[Activity] Look through the entries below and extract exactly the lines from the one containing "cell and delay" through the one containing "after detailed placement", ends included.

[Task inputs]

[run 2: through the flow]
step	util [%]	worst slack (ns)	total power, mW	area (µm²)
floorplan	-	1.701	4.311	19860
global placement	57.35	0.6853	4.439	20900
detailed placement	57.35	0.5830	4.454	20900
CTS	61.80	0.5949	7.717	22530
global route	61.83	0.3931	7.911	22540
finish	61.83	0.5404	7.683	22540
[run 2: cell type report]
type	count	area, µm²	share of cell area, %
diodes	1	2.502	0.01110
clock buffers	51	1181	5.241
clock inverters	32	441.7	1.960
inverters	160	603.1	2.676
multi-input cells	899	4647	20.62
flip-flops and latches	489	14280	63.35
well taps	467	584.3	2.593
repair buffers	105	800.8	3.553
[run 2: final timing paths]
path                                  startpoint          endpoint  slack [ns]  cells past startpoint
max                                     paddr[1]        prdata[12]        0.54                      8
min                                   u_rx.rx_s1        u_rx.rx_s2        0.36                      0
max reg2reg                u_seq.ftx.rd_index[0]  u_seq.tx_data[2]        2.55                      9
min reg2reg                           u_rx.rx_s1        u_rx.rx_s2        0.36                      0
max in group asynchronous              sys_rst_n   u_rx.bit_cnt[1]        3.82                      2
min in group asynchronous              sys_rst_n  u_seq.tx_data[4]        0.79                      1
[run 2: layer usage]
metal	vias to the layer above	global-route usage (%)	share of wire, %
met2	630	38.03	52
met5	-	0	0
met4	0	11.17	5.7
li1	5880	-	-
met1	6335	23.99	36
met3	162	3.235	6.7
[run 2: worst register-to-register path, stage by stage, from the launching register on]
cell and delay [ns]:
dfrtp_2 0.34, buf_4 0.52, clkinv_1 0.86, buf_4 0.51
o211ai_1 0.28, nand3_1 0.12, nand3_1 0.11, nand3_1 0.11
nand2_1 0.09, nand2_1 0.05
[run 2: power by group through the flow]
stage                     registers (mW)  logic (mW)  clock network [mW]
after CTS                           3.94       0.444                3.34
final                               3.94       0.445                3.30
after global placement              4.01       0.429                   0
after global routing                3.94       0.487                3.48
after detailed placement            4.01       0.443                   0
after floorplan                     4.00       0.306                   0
`config.mk`:
```
export PLATFORM = sky130hd
export DESIGN_NAME = board_io_top
export DESIGN_NICKNAME = d
export VERILOG_FILES = /design/src/hw/board_io_pkg.sv /design/src/hw/board_io_regs.sv /design/src/hw/board_io_top.sv /design/src/hw/btn_matrix_scan.sv /design/src/hw/serial_disp_shift.sv
export SDC_FILE = /design/constraint.sdc
export NUM_CORES = 1
export LEC_CHECK = 0
export BUFFER_PORTS_ARGS = -buffer_cell sky130_fd_sc_hd__buf_2
export CORE_ASPECT_RATIO = 1.4
export CORE_MARGIN = 8
export CORE_UTILIZATION = 40
export CTS_BUF_LIST = sky130_fd_sc_hd__clkbuf_8
export DETAILED_ROUTE_END_ITERATION = 8
export HOLD_SLACK_MARGIN = 0.06
export SKIP_CTS_REPAIR_TIMING = 1
export SLEW_MARGIN = 20
export SYNTH_ARGS = -nofsm -noshare
export SYNTH_HDL_FRONTEND = slang
export SYNTH_SLANG_ARGS = --single-unit
```
`constraint.sdc`:
```
create_clock -name clk -period 1.9 [get_ports clk]
set_clock_uncertainty 0.05 [all_clocks]
set_input_delay 0.19 -clock clk [delete_from_list [all_inputs] [get_ports clk]]
set_output_delay 0.19 -clock clk [all_outputs]
set_load 0.005 [all_outputs]
```
`src/hw/board_io_pkg.sv`:
```
package board_io_pkg;

	localparam int ADDR_W = 6;	// word address, byte address bits 7:2

	// register map, word addresses
	localparam logic [ADDR_W-1:0] REG_SWITCH = ADDR_W'(0);
	localparam logic [ADDR_W-1:0] REG_BTN    = ADDR_W'(1);
	localparam logic [ADDR_W-1:0] REG_IRQ    = ADDR_W'(2);
	localparam logic [ADDR_W-1:0] REG_LED    = ADDR_W'(4);
	localparam logic [ADDR_W-1:0] REG_DATA   = ADDR_W'(5);
	localparam logic [ADDR_W-1:0] REG_CTRL   = ADDR_W'(6);

	localparam int SCAN_DIV  = 8;	// cycles per button row
	localparam int SHIFT_DIV = 2;	// cycles per half shift clock
	localparam int SCAN_CNT_W  = (SCAN_DIV > 1) ? $clog2(SCAN_DIV) : 1;
	localparam int SHIFT_CNT_W = (SHIFT_DIV > 1) ? $clog2(SHIFT_DIV) : 1;

	// hex font, active low, point in bit 7 (off)
	localparam logic [7:0] SEG_FONT [16] = '{
		8'hc0, 8'hf9, 8'ha4, 8'hb0,
		8'h99, 8'h92, 8'h82, 8'hf8,
		8'h80, 8'h90, 8'h88, 8'h83,
		8'hc6, 8'ha1, 8'h86, 8'h8e
	};

	typedef struct packed {
		logic              cs;
		logic              we;
		logic [ADDR_W-1:0] addr;
		logic [3:0]        sel;
		logic [31:0]       wdata;
	} bus_req_t;

	typedef struct packed {
		logic        ack;
		logic [31:0] rdata;
	} bus_rsp_t;

	typedef struct packed {
		logic [15:0] led;
		logic [31:0] data;	// one nibble per digit
		logic [7:0]  en;
		logic [7:0]  dot;
	} disp_state_t;

	typedef enum logic [2:0] {IDLE, LOAD, LED_BITS, SEG_BITS, DONE} shift_state_e;

endpackage

```
`src/hw/board_io_regs.sv`:
```
`timescale 1ns/10ps

module board_io_regs (
	input  logic                      clk,
	input  logic                      rst,
	input  board_io_pkg::bus_req_t    bus_i,
	output board_io_pkg::bus_rsp_t    bus_o,
	input  logic [15:0]               switch_i,
	input  logic [15:0]               btn_map_i,
	output logic                      irq_o,
	output board_io_pkg::disp_state_t disp_o,
	output logic                      disp_req_o,
	input  logic                      disp_ack_i
);
	import board_io_pkg::*;

	disp_state_t disp_q;	// led, data, en, dot
	logic        ack_q;
	logic [31:0] rdata_q;
	logic [31:0] rd_word;	// current value at the bus address
	logic [31:0] wr_word;	// rd_word with the selected bytes replaced
	logic        acc;
	logic        wr_en;
	logic        disp_wr;
	logic        irq_clr;
	logic [31:0] in_q;
	logic [31:0] in_prev;
	logic        in_change;
	logic        irq_q;
	logic        dirty_q;
	logic        req_q;
	logic        launch;

	// a new access only while ack is low
	assign acc   = bus_i.cs & ~ack_q;
	assign wr_en = acc & bus_i.we;

	always_comb begin
		case (bus_i.addr)
			REG_SWITCH: rd_word = {16'h0, switch_i};
			REG_BTN:    rd_word = {16'h0, btn_map_i};
			REG_IRQ:    rd_word = {31'h0, irq_q};
			REG_LED:    rd_word = {16'h0, disp_q.led};
			REG_DATA:   rd_word = disp_q.data;
			REG_CTRL:   rd_word = {16'h0, disp_q.en, disp_q.dot};
			default:    rd_word = 32'h0;	// unmapped reads zero
		endcase
	end

	// byte enables applied on top of the old value
	always_comb begin
		for (int i = 0; i < 4; i++)
			wr_word[i*8 +: 8] = bus_i.sel[i] ? bus_i.wdata[i*8 +: 8] : rd_word[i*8 +: 8];
	end

	always_ff @(posedge clk) begin
		if (rst) begin
			ack_q   <= 1'b0;
			rdata_q <= 32'h0;
		end else begin
			ack_q   <= acc;	// single cycle pulse
			rdata_q <= acc ? rd_word : 32'h0;
		end
	end

	always_ff @(posedge clk) begin
		if (rst) begin
			disp_q <= '0;
		end else if (wr_en) begin
			case (bus_i.addr)
				REG_LED:  disp_q.led  <= wr_word[15:0];
				REG_DATA: disp_q.data <= wr_word;
				REG_CTRL: begin
					disp_q.en  <= wr_word[15:8];
					disp_q.dot <= wr_word[7:0];
				end
				default: ;	// read only or unmapped
			endcase
		end
	end

	// input change detect, first stage also syncs the switches
	always_ff @(posedge clk) begin
		in_q    <= {switch_i, btn_map_i};
		in_prev <= in_q;
	end

	assign in_change = (in_q != in_prev);
	assign irq_clr   = wr_en && (bus_i.addr == REG_IRQ) && bus_i.sel[0] && bus_i.wdata[0];

	always_ff @(posedge clk) begin
		if (rst)
			irq_q <= 1'b0;
		else if (in_change)
			irq_q <= 1'b1;	// change wins over clear
		else if (irq_clr)
			irq_q <= 1'b0;
	end

	assign disp_wr = wr_en && ((bus_i.addr == REG_LED) || (bus_i.addr == REG_DATA) ||
		(bus_i.addr == REG_CTRL));

	// start a refresh only when the previous handshake is fully closed
	assign launch = dirty_q & ~req_q & ~disp_ack_i;

	always_ff @(posedge clk) begin
		if (rst) begin
			dirty_q <= 1'b0;
			req_q   <= 1'b0;
		end else begin
			if (disp_wr)
				dirty_q <= 1'b1;	// merges writes made during a frame
			else if (launch)
				dirty_q <= 1'b0;

			if (launch)
				req_q <= 1'b1;
			else if (disp_ack_i)
				req_q <= 1'b0;
		end
	end

	assign bus_o.ack   = ack_q;
	assign bus_o.rdata = rdata_q;
	assign irq_o       = irq_q;
	assign disp_o      = disp_q;
	assign disp_req_o  = req_q;

endmodule

```
`src/hw/board_io_top.sv`:
```
`timescale 1ns/10ps

module board_io_top (
	input  logic                   clk,
	input  logic                   rst,
	input  logic [15:0]            switch_i,
	input  logic [3:0]             btn_x_i,
	output logic [3:0]             btn_y_o,
	input  board_io_pkg::bus_req_t bus_i,
	output board_io_pkg::bus_rsp_t bus_o,
	output logic                   irq_o,
	output logic                   led_clk_o,
	output logic                   led_clr_n_o,
	output logic                   led_do_o,
	output logic                   seg_clk_o,
	output logic                   seg_clr_n_o,
	output logic                   seg_do_o
);
	import board_io_pkg::*;

	logic [15:0] btn_map;
	disp_state_t disp_state;	// register copy of the display
	logic        disp_req;
	logic        disp_ack;

	btn_matrix_scan u_scan (
		.clk       (clk),
		.rst       (rst),
		.btn_x_i   (btn_x_i),
		.btn_y_o   (btn_y_o),
		.btn_map_o (btn_map)
	);

	board_io_regs u_regs (
		.clk        (clk),
		.rst        (rst),
		.bus_i      (bus_i),
		.bus_o      (bus_o),
		.switch_i   (switch_i),
		.btn_map_i  (btn_map),
		.irq_o      (irq_o),
		.disp_o     (disp_state),
		.disp_req_o (disp_req),
		.disp_ack_i (disp_ack)
	);

	serial_disp_shift u_shift (
		.clk         (clk),
		.rst         (rst),
		.disp_i      (disp_state),
		.req_i       (disp_req),
		.ack_o       (disp_ack),
		.led_clk_o   (led_clk_o),
		.led_clr_n_o (led_clr_n_o),
		.led_do_o    (led_do_o),
		.seg_clk_o   (seg_clk_o),
		.seg_clr_n_o (seg_clr_n_o),
		.seg_do_o    (seg_do_o)
	);

endmodule

```
`src/hw/btn_matrix_scan.sv`:
```
`timescale 1ns/10ps

module btn_matrix_scan (
	input  logic        clk,
	input  logic        rst,
	input  logic [3:0]  btn_x_i,
	output logic [3:0]  btn_y_o,
	output logic [15:0] btn_map_o
);
	import board_io_pkg::*;

	logic [SCAN_CNT_W-1:0] div_q;	// position inside the row window
	logic [1:0]            row_q;
	logic                  win_end;

	assign win_end = (div_q == SCAN_CNT_W'(SCAN_DIV - 1));

	always_ff @(posedge clk) begin
		if (rst) begin
			div_q <= '0;
			row_q <= 2'd0;
		end else begin
			div_q <= win_end ? '0 : div_q + 1'b1;
			if (win_end)
				row_q <= row_q + 2'd1;	// wraps after row 3
		end
	end

	// columns are sampled once, at the close of each window
	always_ff @(posedge clk) begin
		if (rst)
			btn_map_o <= 16'h0;
		else if (win_end)
			btn_map_o[row_q*4 +: 4] <= btn_x_i;
	end

	// one hot row drive
	assign btn_y_o = 4'b0001 << row_q;

endmodule

```
`src/hw/serial_disp_shift.sv`:
```
`timescale 1ns/10ps

module serial_disp_shift (
	input  logic                      clk,
	input  logic                      rst,
	input  board_io_pkg::disp_state_t disp_i,
	input  logic                      req_i,
	output logic                      ack_o,
	output logic                      led_clk_o,
	output logic                      led_clr_n_o,
	output logic                      led_do_o,
	output logic                      seg_clk_o,
	output logic                      seg_clr_n_o,
	output logic                      seg_do_o
);
	import board_io_pkg::*;

	shift_state_e           state_q;
	logic [SHIFT_CNT_W-1:0] div_q;
	logic                   half_end;	// end of a shift clock half period
	logic [5:0]             bit_q;	// bits left in the chain, minus one
	logic [15:0]            led_word_q;
	logic [63:0]            seg_word_q;
	logic                   led_clk_q;
	logic                   seg_clk_q;
	logic                   clr_n_q;
	logic                   ack_q;

	// digit 7 lands in the top byte so it leaves first
	function automatic logic [63:0] seg_encode(disp_state_t d);
		logic [63:0] w;
		logic [7:0]  b;
		for (int i = 0; i < 8; i++) begin
			b = SEG_FONT[d.data[i*4 +: 4]];
			if (d.dot[i])
				b[7] = 1'b0;	// point on
			w[i*8 +: 8] = d.en[i] ? b : 8'hff;	// disabled digit is dark
		end
		return w;
	endfunction

	assign half_end = (div_q == SHIFT_CNT_W'(SHIFT_DIV - 1));

	always_ff @(posedge clk) begin
		if (rst) begin
			state_q   <= IDLE;
			div_q     <= '0;
			bit_q     <= 6'd0;
			led_clk_q <= 1'b0;
			seg_clk_q <= 1'b0;
			clr_n_q   <= 1'b1;
			ack_q     <= 1'b0;
		end else begin
			case (state_q)
				IDLE: if (req_i) begin
					state_q <= LOAD;
					clr_n_q <= 1'b0;	// clear both chains for one cycle
				end
				LOAD: begin
					clr_n_q <= 1'b1;
					div_q   <= '0;
					bit_q   <= 6'd15;
					state_q <= LED_BITS;
				end
				LED_BITS: begin
					div_q <= half_end ? '0 : div_q + 1'b1;
					if (half_end) begin
						led_clk_q <= ~led_clk_q;
						if (led_clk_q) begin	// falling edge, bit done
							if (bit_q == 6'd0) begin
								bit_q   <= 6'd63;
								state_q <= SEG_BITS;
							end else begin
								bit_q <= bit_q - 6'd1;
							end
						end
					end
				end
				SEG_BITS: begin
					div_q <= half_end ? '0 : div_q + 1'b1;
					if (half_end) begin
						seg_clk_q <= ~seg_clk_q;
						if (seg_clk_q) begin
							if (bit_q == 6'd0) begin
								ack_q   <= 1'b1;	// frame out
								state_q <= DONE;
							end else begin
								bit_q <= bit_q - 6'd1;
							end
						end
					end
				end
				DONE: if (!req_i) begin
					ack_q   <= 1'b0;
					state_q <= IDLE;
				end
				default: state_q <= IDLE;
			endcase
		end
	end

	// snapshot in LOAD, then shift left after each falling edge
	always_ff @(posedge clk) begin
		if (rst) begin
			led_word_q <= 16'h0;
			seg_word_q <= 64'h0;
		end else if (state_q == LOAD) begin
			led_word_q <= disp_i.led;
			seg_word_q <= seg_encode(disp_i);
		end else if (half_end) begin
			if (state_q == LED_BITS && led_clk_q)
				led_word_q <= {led_word_q[14:0], 1'b0};
			if (state_q == SEG_BITS && seg_clk_q)
				seg_word_q <= {seg_word_q[62:0], 1'b0};
		end
	end

	assign ack_o       = ack_q;
	assign led_clk_o   = led_clk_q;
	assign seg_clk_o   = seg_clk_q;
	assign led_clr_n_o = clr_n_q;
	assign seg_clr_n_o = clr_n_q;
	assign led_do_o    = led_word_q[15];	// msb first
	assign seg_do_o    = seg_word_q[63];

endmodule

```
==> impl_metrics.py <==
metrics = {
    "final_layout": {
        "drive_gt1_share_pct": 22.0,
        "antenna_cells": 0,
        "layout_commonest_cell": "dfxtp_1",
        "final_cells": 1936,
        "final_util_pct": 50.8,
        "area_growth_pct": 25.9,
        "multi_input_area_mm2": 0.00630,
        "finalNetCount": 1638,
        "design_area_mm2": 0.0156,
        "mostFrequentLayoutCells": "277 x dfxtp_1, 123 x nand2_1, 110 x a21oi_1, 108 x buf_2, 89 x buf_4",
        "nFillCells": 2871,
        "seqCellArea_mm2": 0.00559,
    },
    "detailed_routing": {
        "drc": 0,
        "num_vias": 10685,
        "drt-total-wl_um": 36200,
        "vias_per_cell": 5.52,
        "drt_iter0_markers": 713,
        "wl_per_cell_um": 18.7,
        "dr.pass1.iters": 5,
        "postRouteAntennaNets": 0,
    },
    "grt": {
        "antenna_found_initial": 0,
        "grt_pass1_vias": 10518,
        "grt_pass1_wl_um": 56700,
        "grt_max_degree": 64,
        "grt_usage_pct": 19.1,
        "overflow": 0,
    },
    "worst_setup_path": {
        "worstPathArrival_ns": 2.23,
        "reg2reg_setup_slack_ns": 0.08,
        "cp.buffers_inverters": 2,
        "r2r_end": "u_shift.seg_word_q[27]$_SDFFE_PP0P_",
        "max_stage_delay_ns": 0.45,
        "cp_max_fo": 5,
        "crit_family": "multiplexers",
        "r2r-start": "u_regs.disp_o[28]$_SDFFE_PP0P_",
        "cp_slowest_cell": "mux4_2",
        "crit_start": "u_regs.disp_o[28]$_SDFFE_PP0P_",
        "crit_chain": "inv_1 -> ha_1 -> inv_1 -> mux4_2 -> o221ai_1 -> a21oi_1",
        "worstPathRequired_ns": 2.32,
        "criticalPathCategory": "flop to flop",
        "cp-start-kind": "flop",
        "rr_worst_depth": 6,
        "cpMostUsedCell": "inv_1",
        "worstSetupEndpointType": "flop",
    },
    "pwr": {
        "seq_power_share_pct": 47.6,
        "ir_worst_vdd_mv": 0.686,
        "switching_share_pct": 23.1,
        "power_frac_clock_pct": 48.0,
        "combPwrFrac_pct": 4.4,
        "intPower_mw": 9.59,
        "cellPowerDensity_mw_per_mm2": 801,
        "power.switching_mw": 2.88,
        "cellLeakagePower_nw": 5.91,
    },
    "sta": {
        "worst_pin_slew_ns": 0.574,
        "finalHoldViolations": 0,
        "max_freq_ghz": 0.550,
        "maxSlewViolCount": 0,
        "fin_crit_ns": 1.82,
        "fin_crit_sh_pct": 95.7,
        "finalSetupViolCount": 0,
        "rsz0062_at_grt": "false",
        "setup_ws_ns": 0.0819,
        "slew_headroom_pct": 61.7,
        "fin_tns_setup_ns": 0,
    },
    "floorplan": {
        "die_w_um": 165,
        "die_h_um": 224,
        "row_count": 76,
        "dieArea_mm2": 0.0369,
        "ioPinCount": 110,
        "initial_core_util_pct": 40.4,
        "coreArea_mm2": 0.0306,
    },
    "clock_network": {
        "clk_pin_slew_ns": 0.07,
        "cts_max_level": 2,
        "cts_buffers": 45,
        "clk_latency_ns": 0.61,
        "clock_sinks": 279,
        "clock_tree.root_cell": "clkbuf_8",
        "cts_tree": "yes",
        "cts_buffer_depth": 3,
    },
    "hold_path": {
        "min_from": "bus_i[38]",
        "min_path_cells": 4,
        "hold_class": "input port to flop",
        "hold_end": "u_regs.irq_o$_SDFFE_PP0P_",
    },
    "yosys": {
        "synth_top_area_cell": "dfxtp_1",
        "synth-seq-cells": 279,
        "synth_edf_count": 0,
        "synthArstFlopShare_pct": 0,
        "ys_top_cells_by_area": "dfxtp_1 45%, ha_1 6.0%, a21oi_1 4.5%, o221ai_1 4.0%, nand2_1 3.7%",
        "synth_ff_type": "dfxtp_1",
        "synth_cell_type_count": 61,
        "syn_area_per_cell_um2": 9.60,
        "netlist_area_mm2": 0.0124,
        "ys_warn_count": 0,
        "synth_fp_nets": 1413,
        "yosysTopAreaCellShare_pct": 45.2,
        "synthCells": 1288,
        "ys_seq_area_share_pct": 45.2,
    },
    "placement": {
        "dp_hpwl_um": 25700,
        "dpl.cell_count": 1799,
        "place_congestion": 0.891,
        "postPlaceCellArea_mm2": 0.0139,
        "placement.setup.worst_slack_ns": -0.161,
        "portBuffers": 109,
    },
    "run": {
        "maxCapViolCount": 0,
    },
    "run_status": {
        "status": "completed",
    },
}
==> cells in the mapped netlist, drive strengths merged, types with 18 or more instances <==
| library cell | number |
|---|---|
| a21oi | 111 |
| xnor2 | 34 |
| a22oi | 29 |
| dfxtp | 279 |
| ha | 59 |
| buf | 26 |
| a32o | 41 |
| nor2 | 81 |
| clkbuf | 61 |
| nand3 | 42 |
| o221ai | 56 |
| inv | 36 |
| nand2 | 123 |
| a22o | 23 |
| a211oi | 18 |
| mux2i | 42 |
| o21ai | 27 |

[Result for this exercise]
cell and delay [ns]:
dfrtp_2 0.34, buf_4 0.52, clkinv_1 0.86, buf_4 0.51
o211ai_1 0.28, nand3_1 0.12, nand3_1 0.11, nand3_1 0.11
nand2_1 0.09, nand2_1 0.05
[run 2: power by group through the flow]
stage                     registers (mW)  logic (mW)  clock network [mW]
after CTS                           3.94       0.444                3.34
final                               3.94       0.445                3.30
after global placement              4.01       0.429                   0
after global routing                3.94       0.487                3.48
after detailed placement            4.01       0.443                   0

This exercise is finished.